Table 2: Classification of Parallel Cycles

6 Conclusions

This preliminary study has focused on the performance and scaling characteristics of the first two-processor MTA. Our approach was intended to be as demanding as possible, in the following senses:

The single-processor code was tuned to be as fast as possible. (It's easy to get impressive parallel efficiency for inefficient codes.)
We performed no additional tuning for the two-processor runs.
We use the same problem size for one- and two-processor cases, rather than scaling the problem up with the number of processors.

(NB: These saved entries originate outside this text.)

### config.mk
export PLATFORM = sky130hd
export DESIGN_NAME = alu_serial8
export DESIGN_NICKNAME = d
export VERILOG_FILES = /design/src/rtl/alu_pkg.sv /design/src/rtl/mux2to1.sv /design/src/rtl/alu_serial8.sv
export SDC_FILE = /design/constraint.sdc
export NUM_CORES = 1
export LEC_CHECK = 0
export ABC_CLOCK_PERIOD_IN_PS = 7600
export BUFFER_PORTS_ARGS = -buffer_cell sky130_fd_sc_hd__buf_2
export CELL_PAD_IN_SITES_DETAIL_PLACEMENT = 1
export CELL_PAD_IN_SITES_GLOBAL_PLACEMENT = 1
export CORE_ASPECT_RATIO = 1.5
export CORE_UTILIZATION = 44
export DETAILED_ROUTE_END_ITERATION = 10
export GPL_TIMING_DRIVEN = 0
export PLACE_DENSITY_LB_ADDON = 0.2
export SLEW_MARGIN = 5
export SYNTH_ARGS = -nofsm -noshare
export SYNTH_HDL_FRONTEND = slang
export SYNTH_HIERARCHICAL = 1
export SYNTH_SLANG_ARGS = --single-unit
### constraint.sdc
create_clock -name clk -period 7.6 [get_ports clk]
set_clock_uncertainty 0.15 [all_clocks]
set_input_delay 1.14 -clock clk [delete_from_list [all_inputs] [get_ports clk]]
set_output_delay 1.14 -clock clk [all_outputs]
set_load 0.05 [all_outputs]
### src/rtl/alu_pkg.sv
// rtl/alu_pkg.sv - shared definitions for the bit-serial ALU
//
// Purpose: op encodings, default operand width and FSM state type used by
// alu_serial8 and its testbench.
// Ports: none (package).
package alu_pkg;

  localparam int WIDTH_DEF = 8;

  localparam logic [1:0] OP_ADD = 2'b00;
  localparam logic [1:0] OP_SUB = 2'b01;
  localparam logic [1:0] OP_AND = 2'b10;
  localparam logic [1:0] OP_OR  = 2'b11;

  typedef enum logic [1:0] {
    IDLE = 2'b00,
    RUN  = 2'b01,
    DONE = 2'b10
  } state_t;

endpackage

### src/rtl/mux2to1.sv
// rtl/mux2to1.sv - single-bit 2:1 multiplexer
//
// Purpose: selects I1 when S is high, I0 otherwise.
// Ports:
//   S  - select
//   I0 - input chosen when S=0
//   I1 - input chosen when S=1
//   Y  - selected output
module mux2to1 (
  input  logic S,
  input  logic I0,
  input  logic I1,
  output logic Y
);

  assign Y = S ? I1 : I0;

endmodule

### src/rtl/alu_serial8.sv
// rtl/alu_serial8.sv - bit-serial ADD/SUB/AND/OR ALU, one bit per clock
//
// Purpose: on an accepted start the operands and op are captured, then one
// result bit is produced per cycle LSB first; done pulses for one cycle when
// the full result is in y. Optional zero flag output z is built only when the
// macro ALU_SERIAL_ZERO_FLAG_EN is defined.
// Ports:
//   clk   - clock, rising edge
//   reset - asynchronous active-high reset
//   start - begin an operation (sampled in IDLE and DONE only)
//   op    - 00 ADD, 01 SUB, 10 AND, 11 OR
//   a, b  - operands (WIDTH bits)
//   busy  - high while bits are being processed
//   done  - one-cycle result-valid pulse
//   y     - result, stable from done until the next accepted start
//   cout  - carry (ADD), no-borrow (SUB), 0 for logic ops
//   z     - (ALU_SERIAL_ZERO_FLAG_EN only) 1 iff y==0, valid from done
module alu_serial8
  import alu_pkg::*;
#(
  parameter int WIDTH = WIDTH_DEF
) (
  input  logic             clk,
  input  logic             reset,
  input  logic             start,
  input  logic [1:0]       op,
  input  logic [WIDTH-1:0] a,
  input  logic [WIDTH-1:0] b,
  output logic             busy,
  output logic             done,
  output logic [WIDTH-1:0] y,
  output logic             cout
`ifdef ALU_SERIAL_ZERO_FLAG_EN
  ,
  output logic             z
`endif
);

  localparam int IW = (WIDTH > 1) ? $clog2(WIDTH) : 1;
  localparam logic [IW-1:0] LAST_IDX = IW'(WIDTH - 1);

  state_t           state_q, state_d;
  logic [WIDTH-1:0] a_q, a_d;
  logic [WIDTH-1:0] b_q, b_d;
  logic [1:0]       op_q, op_d;
  logic [IW-1:0]    idx_q, idx_d;
  logic             carry_q, carry_d;
  logic [WIDTH-1:0] y_q, y_d;
  logic             cout_q, cout_d;
`ifdef ALU_SERIAL_ZERO_FLAG_EN
  logic             z_q, z_d;
`endif

  logic a_bit, b_bit, b_eff;
  logic sum_bit, carry_nx, logic_bit, res_bit;

  // Current bit slice of the captured operands; SUB is a + ~b + 1, with the
  // +1 coming from the carry preset on start.
  assign a_bit     = a_q[idx_q];
  assign b_bit     = b_q[idx_q];
  assign b_eff     = (op_q == OP_SUB) ? ~b_bit : b_bit;
  assign sum_bit   = a_bit ^ b_eff ^ carry_q;
  assign carry_nx  = (a_bit & b_eff) | (carry_q & (a_bit ^ b_eff));
  assign logic_bit = op_q[0] ? (a_bit | b_bit) : (a_bit & b_bit);

  // op[1] separates logic ops from arithmetic ones.
  mux2to1 u_sel (
    .S  (op_q[1]),
    .I0 (sum_bit),
    .I1 (logic_bit),
    .Y  (res_bit)
  );

  always_comb begin
    state_d = state_q;
    a_d     = a_q;
    b_d     = b_q;
    op_d    = op_q;
    idx_d   = idx_q;
    carry_d = carry_q;
    y_d     = y_q;
    cout_d  = cout_q;
`ifdef ALU_SERIAL_ZERO_FLAG_EN
    z_d     = z_q;
`endif
    case (state_q)
      IDLE, DONE: begin
        if (start) begin
          state_d = RUN;
          a_d     = a;
          b_d     = b;
          op_d    = op;
          idx_d   = '0;
          carry_d = (op == OP_SUB);
          y_d     = '0;
          cout_d  = 1'b0;
`ifdef ALU_SERIAL_ZERO_FLAG_EN
          z_d     = 1'b0;
`endif
        end else if (state_q == DONE) begin
          state_d = IDLE;
        end
      end
      RUN: begin
        y_d[idx_q] = res_bit;
        carry_d    = carry_nx;
        idx_d      = idx_q + 1'b1;
        if (idx_q == LAST_IDX) begin
          state_d = DONE;
          idx_d   = '0;
          cout_d  = op_q[1] ? 1'b0 : carry_nx;
`ifdef ALU_SERIAL_ZERO_FLAG_EN
          z_d     = (y_d == '0);
`endif
        end
      end
      default: state_d = IDLE;
    endcase
  end

  always_ff @(posedge clk or posedge reset) begin
    if (reset) begin
      state_q <= IDLE;
      a_q     <= '0;
      b_q     <= '0;
      op_q    <= '0;
      idx_q   <= '0;
      carry_q <= 1'b0;
      y_q     <= '0;
      cout_q  <= 1'b0;
`ifdef ALU_SERIAL_ZERO_FLAG_EN
      z_q     <= 1'b0;
`endif
    end else begin
      state_q <= state_d;
      a_q     <= a_d;
      b_q     <= b_d;
      op_q    <= op_d;
      idx_q   <= idx_d;
      carry_q <= carry_d;
      y_q     <= y_d;
      cout_q  <= cout_d;
`ifdef ALU_SERIAL_ZERO_FLAG_EN
      z_q     <= z_d;
`endif
    end
  end

  assign busy = (state_q == RUN);
  assign done = (state_q == DONE);
  assign y    = y_q;
  assign cout = cout_q;
`ifdef ALU_SERIAL_ZERO_FLAG_EN
  assign z    = z_q;
`endif

endmodule
$ cat config.mk
export PLATFORM = sky130hd
export DESIGN_NAME = op_fetch
export DESIGN_NICKNAME = d
export VERILOG_FILES = /design/src/rtl/op_fetch.sv
export SDC_FILE = /design/constraint.sdc
export NUM_CORES = 1
export LEC_CHECK = 0
export CORE_MARGIN = 2
export CORE_UTILIZATION = 30
export CTS_BUF_LIST = sky130_fd_sc_hd__clkbuf_16
export CTS_CLUSTER_SIZE = 12
export DETAILED_ROUTE_END_ITERATION = 10
export DONT_BUFFER_PORTS = 1
export PLACE_DENSITY_LB_ADDON = 0.1
export SYNTH_ARGS = -nofsm -noshare
export SYNTH_HDL_FRONTEND = slang
export SYNTH_SLANG_ARGS = --single-unit
$ cat constraint.sdc
create_clock -name clk -period 7.7 [get_ports clk]
set_input_delay 1.54 -clock clk [delete_from_list [all_inputs] [get_ports clk]]
set_output_delay 1.54 -clock clk [all_outputs]
set_load 0.01 [all_outputs]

Our investigation has yielded what might be called a negative result: we were unable to identify any serious limit to the scalability of the MTA performance up to a hundred or so processors. Before this can be made into a positive result, the network problems need to be fixed and we need a better understanding of the load-balancing issues. Other conclusions that can be drawn from our work include:

A single processor of the MTA is powerful and can perform well on scientific codes.
The programming model for the MTA is simple and the compiler is effective in automatically parallelizing code.
No source code modification is required to run on multiple processors.
Overhead required to spawn threads in fray and crew mode is light
The unparallelized sections of code in the NAS 2.3 benchmarks are almost insignificant.

References

[1] "NAS Benchmarks on the Tera MTA": J. Boisseau, L. Carter, K. Gatlin, A. Majumdar, A. Snavely, Workshop on Multi-Threaded Execution, Architecture, and Compilers, February 1998.
[2] see http://science.nas.nasa.gov/Software/NPB
[3] "CRAY T90 vs. Tera MTA: The Old Champ Faces a New Challenger",: Jay Boisseau, Larry Carter and Allan Snavely with David Callahan, John Feo, Simon Kahan and Zhijun Wu, Cray User's Group Conference, June, 1998.
[4] "Tuning the BLAS for the Tera": P. Briggs, Workshop on Multi-Threaded Execution, Architecture, and Compilers, February 1998.
[5] "A High-Performance FFT Algorithm for Vector Supercomputers": D.H. Bailey, NAS Technical Report, Nov 23, 1987.
[6] P. Briggs, personal correspondence.